Dr. John C. Wilke

 There is a worn-out argument that has been used over the years against protecting unborn babies. They say there have always been abortions, and there will always be abortions. If you forbid the legal and “safe” abortions, you will merely return to illegal and “unsafe” abortions. If and when the pro-life movement moves closer to its goals, we will hear this argument voiced louder and longer.

It seems logical enough on the surface. However, there are no documented studies to prove this claim. That doesn’t seem to matter to pro-abortion spokes people nor to a biased media. What is needed is the actual experience in the field. What has happened in a major nation when abortion has been forbidden? Have illegal abortions increased?
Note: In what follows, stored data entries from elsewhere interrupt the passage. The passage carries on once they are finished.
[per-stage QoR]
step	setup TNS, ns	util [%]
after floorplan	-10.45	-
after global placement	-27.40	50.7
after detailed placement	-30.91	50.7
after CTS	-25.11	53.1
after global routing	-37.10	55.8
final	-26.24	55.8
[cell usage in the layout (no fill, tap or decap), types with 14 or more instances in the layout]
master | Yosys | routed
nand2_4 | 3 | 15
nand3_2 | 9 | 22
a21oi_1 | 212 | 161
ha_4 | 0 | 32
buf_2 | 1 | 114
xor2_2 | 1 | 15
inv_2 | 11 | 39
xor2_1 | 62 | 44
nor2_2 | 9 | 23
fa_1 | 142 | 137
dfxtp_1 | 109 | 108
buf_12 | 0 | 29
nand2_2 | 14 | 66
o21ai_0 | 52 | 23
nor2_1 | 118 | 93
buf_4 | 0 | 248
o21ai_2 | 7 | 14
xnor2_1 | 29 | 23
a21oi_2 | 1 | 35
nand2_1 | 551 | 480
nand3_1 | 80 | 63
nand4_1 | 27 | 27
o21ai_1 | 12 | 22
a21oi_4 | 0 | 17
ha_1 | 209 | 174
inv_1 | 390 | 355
Have more women died or more women been injured? Well, guess what. We have had a proving ground in a major nation, which is there for all to see. The nation is Poland.

 

Poland, along with the rest of the Iron Curtain, Eastern Europe countries, was occupied for 44 years by Russia. Russia legalized state-paid abortion in the first three months of pregnancy. What are the official figures of the numbers of abortions performed annually during those years in Poland? In 1960, it was 150,400 – in 1965, 168,600 – in 1970, 148,200 – in 1975, 138,600 – in 1985, 135,500. By 1990 with the advent of the Solidarity independence movement and the influence of Pope John Paul II, the number of abortions had declined to 59,417. This was a spontaneous movement.
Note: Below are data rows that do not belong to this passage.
**src/design/lsoad_pkg.sv**
```systemverilog
`default_nettype none

package lsoad_pkg;

    // item kinds carried on s_axis_tuser
    typedef enum logic [1:0] {
        OP_SAMPLE   = 2'd0,
        OP_VELOCITY = 2'd1,
        OP_TICK     = 2'd2
    } op_t;

    // configuration register indexes
    localparam int CFG_IDX_W  = 3;
    localparam int CFG_DATA_W = 20;
    localparam logic [CFG_IDX_W-1:0] CFG_SCAN_START  = 3'd0;
    localparam logic [CFG_IDX_W-1:0] CFG_SCAN_STEP   = 3'd1;
    localparam logic [CFG_IDX_W-1:0] CFG_HALF_ANGLE  = 3'd2;
    localparam logic [CFG_IDX_W-1:0] CFG_SAFE_DIST   = 3'd3;
    localparam logic [CFG_IDX_W-1:0] CFG_TURN_RATIO  = 3'd4;
    localparam logic [CFG_IDX_W-1:0] CFG_HALF_TRACK  = 3'd5;
    localparam logic [CFG_IDX_W-1:0] CFG_INV_RADIUS  = 3'd6;

    // register reset values
    localparam logic signed [19:0] RST_SCAN_START = -20'sd205887;
    localparam logic [15:0] RST_SCAN_STEP  = 16'd1144;
    localparam logic [17:0] RST_HALF_ANGLE = 18'd22876;
    localparam logic [15:0] RST_SAFE_DIST  = 16'd250;
    localparam logic [15:0] RST_TURN_RATIO = 16'd983;
    localparam logic [15:0] RST_HALF_TRACK = 16'd2949;
    localparam logic [15:0] RST_INV_RADIUS = 16'd10240;

    localparam logic [15:0] NO_READING = 16'hFFFF;

    // stream word widths
    localparam int IN_DATA_W  = 56;
    localparam int OUT_DATA_W = 56;

    // shared multiplier
    localparam int MUL_A_W = 34;
    localparam int MUL_B_W = 17;
    localparam int MUL_P_W = MUL_A_W + MUL_B_W;

    localparam int ANGLE_W     = 26;
    localparam int WHEEL_ACC_W = 25;
    localparam int WHEEL_W     = 24;

    typedef enum logic [3:0] {
        ST_IDLE,
        ST_SAMPLE,
        ST_MUL_W,
        ST_WQ,
        ST_MUL_L,
        ST_LQ,
        ST_MUL_R,
        ST_RQ,
        ST_SEL,
        ST_MUL_A,
        ST_AQ,
        ST_OUT
    } state_t;

endpackage

`default_nettype wire

```
**src/design/lsoad_mul.sv**
```systemverilog
`default_nettype none

module lsoad_mul
    import lsoad_pkg::*;
(
    input  wire logic                      clk,
    input  wire logic signed [MUL_A_W-1:0] a,
    input  wire logic signed [MUL_B_W-1:0] b,
    output logic signed [MUL_P_W-1:0]      p
);

    logic signed [MUL_P_W-1:0] p_reg;

    // one registered signed product per cycle
    always_ff @(posedge clk)
    begin
        p_reg <= MUL_P_W'(a * b);
    end

    assign p = p_reg;

endmodule

`default_nettype wire

```
**src/design/lidar_sector_obstacle_avoid_drive_unit.sv**
```systemverilog
`default_nettype none

// Reactive obstacle avoidance for a differential-drive base fed by a lidar.
// Input words carry a range sample, a velocity command or a control tick,
// chosen by s_axis_tuser; the sample flagged by s_axis_tlast closes a scan
// and latches the front, left and right sector minimums (65535 = nothing
// seen). Only a tick produces an output word: the two wheel speeds, with
// the roomier-side wheel reversed and scaled when the front distance is
// below the safe distance. A velocity command is simply latched; a range
// sample passes angle add, then sector compare and minimum update; a tick
// runs its products (turn rate, left, right, plus the scaling one when
// avoiding) one after another through a single registered 34x17 multiplier.
// The result sits in an output register; a tick only stalls if that register
// is full and not being read. Registers are written through cfg_we,
// cfg_index and cfg_data and should only be changed while the unit is idle.

module lidar_sector_obstacle_avoid_drive_unit
    import lsoad_pkg::*;
(
    input  wire logic                  clk,
    input  wire logic                  rst_n,
    // config write port
    input  wire logic                  cfg_we,
    input  wire logic [CFG_IDX_W-1:0]  cfg_index,
    input  wire logic [CFG_DATA_W-1:0] cfg_data,
    // input stream
    input  wire logic                  s_axis_tvalid,
    output logic                       s_axis_tready,
    // [15:0] range_mm, [16] range_finite, [32:17] linear_speed,
    // [48:33] turn_rate, [55:49] zero
    input  wire logic [IN_DATA_W-1:0]  s_axis_tdata,
    input  wire logic                  s_axis_tlast,   // last_of_scan
    // [1:0] operation
    input  wire logic [1:0]            s_axis_tuser,
    // output stream
    output logic                       m_axis_tvalid,
    input  wire logic                  m_axis_tready,
    // [23:0] left_wheel_speed, [47:24] right_wheel_speed,
    // [48] obstacle_ahead, [49] turning_left, [55:50] zero
    output logic [OUT_DATA_W-1:0]      m_axis_tdata
);

    // config registers
    logic signed [19:0] start_angle_reg;
    logic [15:0] angle_step_reg;
    logic [17:0] half_angle_reg;
    logic [15:0] safe_dist_reg;
    logic [15:0] turn_ratio_reg;
    logic [15:0] half_track_reg;
    logic [15:0] inv_radius_reg;

    // scan state
    logic [15:0] front_min_reg, left_min_reg, right_min_reg;
    logic [15:0] front_dist_reg, left_dist_reg, right_dist_reg;
    logic [23:0] offset_reg;
    logic signed [15:0] lin_reg, ang_reg;

    // sample held for the compare cycle
    logic [15:0] range_reg;
    logic        finite_reg;
    logic        last_reg;
    logic signed [ANGLE_W-1:0] angle_reg;

    // tick datapath
    logic signed [MUL_A_W-1:0]     a_reg;
    logic signed [MUL_B_W-1:0]     b_reg;
    logic signed [MUL_P_W-1:0]     prod;
    logic signed [MUL_A_W-1:0]     wq_reg;
    logic signed [WHEEL_ACC_W-1:0] left_reg, right_reg;

    logic                  out_valid_reg;
    logic [OUT_DATA_W-1:0] out_data_reg;

    state_t state_reg, state_next;

    logic s_accept;
    logic out_load;
    op_t  op;
    logic obstacle, turn_left;

    logic signed [MUL_A_W-1:0]     vq;
    logic signed [WHEEL_ACC_W-1:0] sel_wheel;
    logic signed [ANGLE_W-1:0]     mag, half_ext;
    logic        is_front, is_left;
    logic [15:0] front_min_next, left_min_next, right_min_next;

    // round half up, drop 26 fraction bits (wheel formula)
    function automatic logic signed [WHEEL_ACC_W-1:0] round26(
        input logic signed [MUL_P_W-1:0] p
    );
        logic signed [MUL_P_W-1:0] t;
        t = p + {{(MUL_P_W-26){1'b0}}, 1'b1, 25'b0};
        return t[WHEEL_ACC_W+25:26];
    endfunction

    // round half up, drop 16 fraction bits (turn ratio scaling)
    function automatic logic signed [WHEEL_ACC_W-1:0] round16(
        input logic signed [MUL_P_W-1:0] p
    );
        logic signed [MUL_P_W-1:0] t;
        t = p + {{(MUL_P_W-16){1'b0}}, 1'b1, 15'b0};
        return t[WHEEL_ACC_W+15:16];
    endfunction

    function automatic logic [WHEEL_W-1:0] sat24(
        input logic signed [WHEEL_ACC_W-1:0] x
    );
        logic signed [WHEEL_ACC_W-1:0] hi, lo;
        hi = {2'b00, {(WHEEL_W-1){1'b1}}};
        lo = {2'b11, {(WHEEL_W-1){1'b0}}};
        if (x > hi)
            return hi[WHEEL_W-1:0];
        else if (x < lo)
            return lo[WHEEL_W-1:0];
        else
            return x[WHEEL_W-1:0];
    endfunction

    assign s_accept  = s_axis_tvalid && s_axis_tready;
    assign op        = op_t'(s_axis_tuser);
    assign obstacle  = front_dist_reg < safe_dist_reg;
    // ties go to the right wheel
    assign turn_left = obstacle && (left_dist_reg > right_dist_reg);
    assign vq        = {{2{lin_reg[15]}}, lin_reg, 16'h0000};
    assign sel_wheel = turn_left ? left_reg : right_reg;

    // sector choice; both exact boundaries fall to the right sector
    always_comb
    begin
        mag      = angle_reg[ANGLE_W-1] ? -angle_reg : angle_reg;
        half_ext = {{(ANGLE_W-18){1'b0}}, half_angle_reg};
        is_front = mag < half_ext;
        is_left  = !is_front && (angle_reg > half_ext);

        front_min_next = front_min_reg;
        left_min_next  = left_min_reg;
        right_min_next = right_min_reg;
        if (finite_reg)
        begin
            if (is_front)
            begin
                if (range_reg < front_min_reg)
                    front_min_next = range_reg;
            end
            else if (is_left)
            begin
                if (range_reg < left_min_reg)
                    left_min_next = range_reg;
            end
            else
            begin
                if (range_reg < right_min_reg)
                    right_min_next = range_reg;
            end
        end
    end

    // sequencer: next state
    always_comb
    begin
        state_next = state_reg;
        case (state_reg)
            ST_IDLE:
            begin
                if (s_accept)
                begin
                    case (op)
                        OP_SAMPLE: state_next = ST_SAMPLE;
                        OP_TICK:   state_next = ST_MUL_W;
                        default:   state_next = ST_IDLE;
                    endcase
                end
            end
            ST_SAMPLE: state_next = ST_IDLE;
            ST_MUL_W:  state_next = ST_WQ;
            ST_WQ:     state_next = ST_MUL_L;
            ST_MUL_L:  state_next = ST_LQ;
            ST_LQ:     state_next = ST_MUL_R;
            ST_MUL_R:  state_next = ST_RQ;
            ST_RQ:     state_next = obstacle ? ST_SEL : ST_OUT;
            ST_SEL:    state_next = ST_MUL_A;
            ST_MUL_A:  state_next = ST_AQ;
            ST_AQ:     state_next = ST_OUT;
            ST_OUT:
            begin
                if (out_load)
                    state_next = ST_IDLE;
            end
            default:   state_next = ST_IDLE;
        endcase
    end

    // sequencer: outputs
    always_comb
    begin
        s_axis_tready = 1'b0;
        out_load      = 1'b0;
        case (state_reg)
            ST_IDLE: s_axis_tready = 1'b1;
            ST_OUT:  out_load = !out_valid_reg || m_axis_tready;
            default:
            begin
                s_axis_tready = 1'b0;
                out_load      = 1'b0;
            end
        endcase
    end

    lsoad_mul u_mul (
        .clk (clk),
        .a   (a_reg),
        .b   (b_reg),
        .p   (prod)
    );

    // control and architectural state
    always_ff @(posedge clk or negedge rst_n)
    begin
        if (!rst_n)
        begin
            state_reg       <= ST_IDLE;
            out_valid_reg   <= 1'b0;
            start_angle_reg <= RST_SCAN_START;
            angle_step_reg  <= RST_SCAN_STEP;
            half_angle_reg  <= RST_HALF_ANGLE;
            safe_dist_reg   <= RST_SAFE_DIST;
            turn_ratio_reg  <= RST_TURN_RATIO;
            half_track_reg  <= RST_HALF_TRACK;
            inv_radius_reg  <= RST_INV_RADIUS;
            front_min_reg   <= NO_READING;
            left_min_reg    <= NO_READING;
            right_min_reg   <= NO_READING;
            front_dist_reg  <= NO_READING;
            left_dist_reg   <= NO_READING;
            right_dist_reg  <= NO_READING;
            offset_reg      <= '0;
            lin_reg         <= '0;
            ang_reg         <= '0;
        end
        else
        begin
            state_reg <= state_next;

            if (out_load)
                out_valid_reg <= 1'b1;
            else if (m_axis_tready)
                out_valid_reg <= 1'b0;

            if (cfg_we)
            begin
                case (cfg_index)
                    CFG_SCAN_START: start_angle_reg <= cfg_data;
                    CFG_SCAN_STEP:  angle_step_reg  <= cfg_data[15:0];
                    CFG_HALF_ANGLE: half_angle_reg  <= cfg_data[17:0];
                    CFG_SAFE_DIST:  safe_dist_reg   <= cfg_data[15:0];
                    CFG_TURN_RATIO: turn_ratio_reg  <= cfg_data[15:0];
                    CFG_HALF_TRACK: half_track_reg  <= cfg_data[15:0];
                    CFG_INV_RADIUS: inv_radius_reg  <= cfg_data[15:0];
                    default: ;
                endcase
            end

            if (s_accept && op == OP_VELOCITY)
            begin
                lin_reg <= s_axis_tdata[32:17];
                ang_reg <= s_axis_tdata[48:33];
            end

            // offset steps on every sample, finite or not, and clears on the last
            if (state_reg == ST_SAMPLE)
            begin
                if (last_reg)
                begin
                    front_dist_reg <= front_min_next;
                    left_dist_reg  <= left_min_next;
                    right_dist_reg <= right_min_next;
                    front_min_reg  <= NO_READING;
                    left_min_reg   <= NO_READING;
                    right_min_reg  <= NO_READING;
                    offset_reg     <= '0;
                end
                else
                begin
                    front_min_reg <= front_min_next;
                    left_min_reg  <= left_min_next;
                    right_min_reg <= right_min_next;
                    offset_reg    <= offset_reg + {8'h00, angle_step_reg};
                end
            end
        end
    end

    // payload registers
    always_ff @(posedge clk)
    begin
        if (s_accept && op == OP_SAMPLE)
        begin
            range_reg  <= s_axis_tdata[15:0];
            finite_reg <= s_axis_tdata[16];
            last_reg   <= s_axis_tlast;
            angle_reg  <= {{(ANGLE_W-20){start_angle_reg[19]}}, start_angle_reg}
                        + {{(ANGLE_W-24){1'b0}}, offset_reg};
        end

        case (state_reg)
            ST_IDLE:
            begin
                // w * half_track
                a_reg <= {{(MUL_A_W-16){ang_reg[15]}}, ang_reg};
                b_reg <= {1'b0, half_track_reg};
            end
            ST_WQ:
            begin
                wq_reg <= prod[MUL_A_W-1:0];
                a_reg  <= vq - prod[MUL_A_W-1:0];
                b_reg  <= {1'b0, inv_radius_reg};
            end
            ST_LQ:
            begin
                left_reg <= round26(prod);
                a_reg    <= vq + wq_reg;
            end
            ST_RQ:
            begin
                right_reg <= round26(prod);
            end
            ST_SEL:
            begin
                a_reg <= -{{(MUL_A_W-WHEEL_ACC_W){sel_wheel[WHEEL_ACC_W-1]}}, sel_wheel};
                b_reg <= {1'b0, turn_ratio_reg};
            end
            ST_AQ:
            begin
                if (turn_left)
                    left_reg <= round16(prod);
                else
                    right_reg <= round16(prod);
            end
            default: ;
        endcase

        if (out_load)
        begin
            out_data_reg <= {6'b000000, turn_left, obstacle,
                             sat24(right_reg), sat24(left_reg)};
        end
    end

    assign m_axis_tvalid = out_valid_reg;
    assign m_axis_tdata  = out_data_reg;

endmodule

`default_nettype wire

```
During 1993, in their freely elected new parliament, legislation was enacted that restricted abortion to life of the mother, rape or incest. Let’s look at the number of abortions since that time. In 1993, the total number was 777 – in 1996, it was 559 – by 1998, it was 253.

There had been loud predictions that if the total number of abortions was sharply reduced, the total number of “spontaneous” miscarriages would skyrocket. It was predicted that illegal abortionists would begin an abortion with instruments, and then, when she started to bleed, she would go to the hospital to have her “miscarriage” cleaned up and terminated. If this were true, the total number of miscarriages reported in Poland would have sharply risen. Let’s look at the numbers. In 1990, when there were still 60,000 induced abortions, there were 59,454 miscarriages. By 1997, with 500 abortions, the total number of miscarriages was 44,185. This is not the increase that pro-abortion people predicted. Rather, it is a 25% decrease.
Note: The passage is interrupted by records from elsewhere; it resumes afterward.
[config.mk]
export PLATFORM = sky130hd
export DESIGN_NAME = header_length_message_deframer_core
export DESIGN_NICKNAME = d
export VERILOG_FILES = /design/src/hlmd_pkg.sv /design/src/hlmd_utf8_check.sv /design/src/hlmd_parser.sv /design/src/header_length_message_deframer_core.sv
export SDC_FILE = /design/constraint.sdc
export NUM_CORES = 1
export LEC_CHECK = 0
export ABC_AREA = 1
export BUFFER_PORTS_ARGS = -buffer_cell sky130_fd_sc_hd__buf_2
export CORE_MARGIN = 1.5
export CORE_UTILIZATION = 60
export CTS_BUF_LIST = sky130_fd_sc_hd__clkbuf_4 sky130_fd_sc_hd__clkbuf_8
export DETAILED_ROUTE_END_ITERATION = 10
export PLACE_DENSITY = 0.76
export SETUP_SLACK_MARGIN = 0.15
export SLEW_MARGIN = 20
export SYNTH_ARGS = -nofsm -noshare
export SYNTH_HDL_FRONTEND = slang
export SYNTH_SLANG_ARGS = --single-unit
[constraint.sdc]
create_clock -name clock -period 6.33 [get_ports clock]
set_clock_uncertainty 0.05 [all_clocks]
set_input_delay 0.3165 -clock clock [delete_from_list [all_inputs] [get_ports clock]]
set_output_delay 0.3165 -clock clock [all_outputs]
set_load 0.02 [all_outputs]
[src/hlmd_pkg.sv]
// Shared types, codes and constants of the header/length message deframer.
package hlmd_pkg;

   // Default width bound of the Length header value
   localparam int LENGTH_BITS_DEFAULT = 32;

   // Stream phase; the unused code is treated as malformed
   typedef enum logic [1:0] {
      PH_HEADERS = 2'd0,
      PH_PAYLOAD = 2'd1,
      PH_BAD     = 2'd2
   } phase_type;

   // Progress of the first colon on a header line
   typedef enum logic [1:0] {
      COLON_NONE  = 2'd0,
      COLON_JUST  = 2'd1,
      COLON_SPACE = 2'd2,
      COLON_OTHER = 2'd3
   } colon_type;

   // UTF-8 checker status of the current line
   typedef enum logic [1:0] {
      U8_CHECKING = 2'd0,
      U8_NUL_STOP = 2'd1,
      U8_ERROR    = 2'd2
   } utf8_stat_type;

   // Allowed range of the next continuation byte
   typedef enum logic [2:0] {
      RULE_80_BF = 3'd0,
      RULE_A0_BF = 3'd1,
      RULE_80_9F = 3'd2,
      RULE_90_BF = 3'd3,
      RULE_80_8F = 3'd4
   } utf8_rule_type;

   // Class tag of a passed byte
   typedef enum logic [1:0] {
      CLS_HEADER  = 2'd0,
      CLS_BLANK   = 2'd1,
      CLS_PAYLOAD = 2'd2,
      CLS_DROPPED = 2'd3
   } class_type;

   // Positions of the Length prefix matcher
   localparam logic [3:0] POS_START  = 4'd0;
   localparam logic [3:0] POS_VALUE  = 4'd8;
   localparam logic [3:0] POS_NULEND = 4'd9;
   localparam logic [3:0] POS_NONE   = 4'd15;

   // Characters
   localparam logic [7:0] CH_NUL   = 8'h00;
   localparam logic [7:0] CH_LF    = 8'h0A;
   localparam logic [7:0] CH_SPACE = 8'h20;
   localparam logic [7:0] CH_ZERO  = 8'h30;
   localparam logic [7:0] CH_NINE  = 8'h39;
   localparam logic [7:0] CH_COLON = 8'h3A;

   // UTF-8 checker state of one line
   typedef struct packed {
      utf8_stat_type status;
      logic [1:0]    pending;
      utf8_rule_type rule;
   } utf8_state_type;

   // One result transaction
   typedef struct packed {
      logic [31:0] plen;
      logic        bad;
      logic        done;
      class_type   cls;
      logic [7:0]  data;
   } result_type;

   // Characters of the "Length: " prefix
   function automatic logic [7:0] prefix_char(input logic [2:0] idx);
      logic [7:0] ch;
      case (idx)
         3'd0:    ch = 8'h4C;
         3'd1:    ch = 8'h65;
         3'd2:    ch = 8'h6E;
         3'd3:    ch = 8'h67;
         3'd4:    ch = 8'h74;
         3'd5:    ch = 8'h68;
         3'd6:    ch = CH_COLON;
         default: ch = CH_SPACE;
      endcase
      return ch;
   endfunction

endpackage

[src/hlmd_utf8_check.sv]
// Next state of the per-line UTF-8 checker for one header byte.
module hlmd_utf8_check (
   input  logic [7:0]              data_byte,
   input  hlmd_pkg::utf8_state_type cur,
   output hlmd_pkg::utf8_state_type nxt
);
   import hlmd_pkg::*;

   logic [7:0] range_lo;
   logic [7:0] range_hi;

   // Decode the allowed continuation range
   always_comb begin
      range_lo = 8'h80;
      range_hi = 8'hBF;
      case (cur.rule)
         RULE_A0_BF: range_lo = 8'hA0;
         RULE_80_9F: range_hi = 8'h9F;
         RULE_90_BF: range_lo = 8'h90;
         RULE_80_8F: range_hi = 8'h8F;
         default:    range_lo = 8'h80;
      endcase
   end

   // Advance the checker; stop at NUL or on the first error
   always_comb begin
      nxt = cur;
      if (cur.status == U8_CHECKING) begin
         if (data_byte == CH_NUL) begin
            nxt.status = (cur.pending != 2'd0) ? U8_ERROR : U8_NUL_STOP;
         end else if (cur.pending != 2'd0) begin
            if (data_byte < range_lo || data_byte > range_hi) begin
               nxt.status = U8_ERROR;
            end else begin
               nxt.rule    = RULE_80_BF;
               nxt.pending = cur.pending - 2'd1;
            end
         end else begin
            nxt.rule = RULE_80_BF;
            if (data_byte < 8'h80) begin
               nxt.pending = 2'd0;
            end else if (data_byte < 8'hC2 || data_byte > 8'hF4) begin
               nxt.status = U8_ERROR;
            end else if (data_byte < 8'hE0) begin
               nxt.pending = 2'd1;
            end else if (data_byte < 8'hF0) begin
               nxt.pending = 2'd2;
               if (data_byte == 8'hE0) begin
                  nxt.rule = RULE_A0_BF;
               end else if (data_byte == 8'hED) begin
                  nxt.rule = RULE_80_9F;
               end
            end else begin
               nxt.pending = 2'd3;
               if (data_byte == 8'hF0) begin
                  nxt.rule = RULE_90_BF;
               end else if (data_byte == 8'hF4) begin
                  nxt.rule = RULE_80_8F;
               end
            end
         end
      end
   end

endmodule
Another measure of whether or not illegal abortions were being substituted for legal ones would be the total number of women who died. In Poland, this is listed as a single figure due to “pregnancy, childbirth and confinement.” Let’s look at these numbers. In 1990, when there were still 60,000 abortions, 70 women died. By 1996, with 559 abortions, 21 women died.

Another possible relevant figure would be the number of neonatal deaths, the deaths of infants per 1,000 live births. If there were attempted abortions, then there would be more premature births and more infants dying. Again, let’s look at the figures. In 1970, 37 babies died per 1,000 live births. In 1980, it was 25 – in 1990, it was 19 – in 1998, it was 9.6. One other statistic is possibly of some interest. I have noted that in 1998 the total number of induced abortions in Poland was 253. What were the reasons given for these? To save the “life and health” of the woman – 199; for “fetal impairment” – 45; for rape or incest – 9.

In summary, then, here we have a large nation that, for four decades, had abortion-on-request, paid for by the state. Certainly, the practice of abortion in Poland had become deeply ingrained. Then came independence and a law that took the total number of abortions down to 0.004% of what they had been, and this contrary to all predictions by government agencies, the medi the UN and Planned Parenthood. To perhaps everyone’s surprise, there have been 25% fewer miscarriages and 30% fewer women dying compared with what it had been while abortion was legal. In the latest annual report, 21 women died from pregnancy-related problems, with none listed as dying from illegal abortions.

These are firm statistics. The facts above have been annually reported and heatedly discussed by the Polish parliament, its ministries of health, labour, social welfare and education, as well as by mass media, non-governmental organizations and anyone else interested in the problem. If abortions are again forbidden, will illegal abortions, with all of their alleged tragic consequences, take their place? Certainly in Poland the answer is in – it is a resounding no. In fact, the women in Poland are clearly healthier now, from a gynecologic and obstetric standpoint, that they were when abortions were legal.

Is the Polish experience one that would be mimicked in other countries? Of all the former Iron Curtain countries, it has become the most rapidly westernized. Its only difference from many other Western nations is that it is more Catholic. But it has the same biased media and radical feminism as in the West. In balance, it would seem to be a good prototype of what can and will happen if and when other western nations once again protect their pre-born children from abortion by law.

Reprinted from Life Issues Connector, April 2000.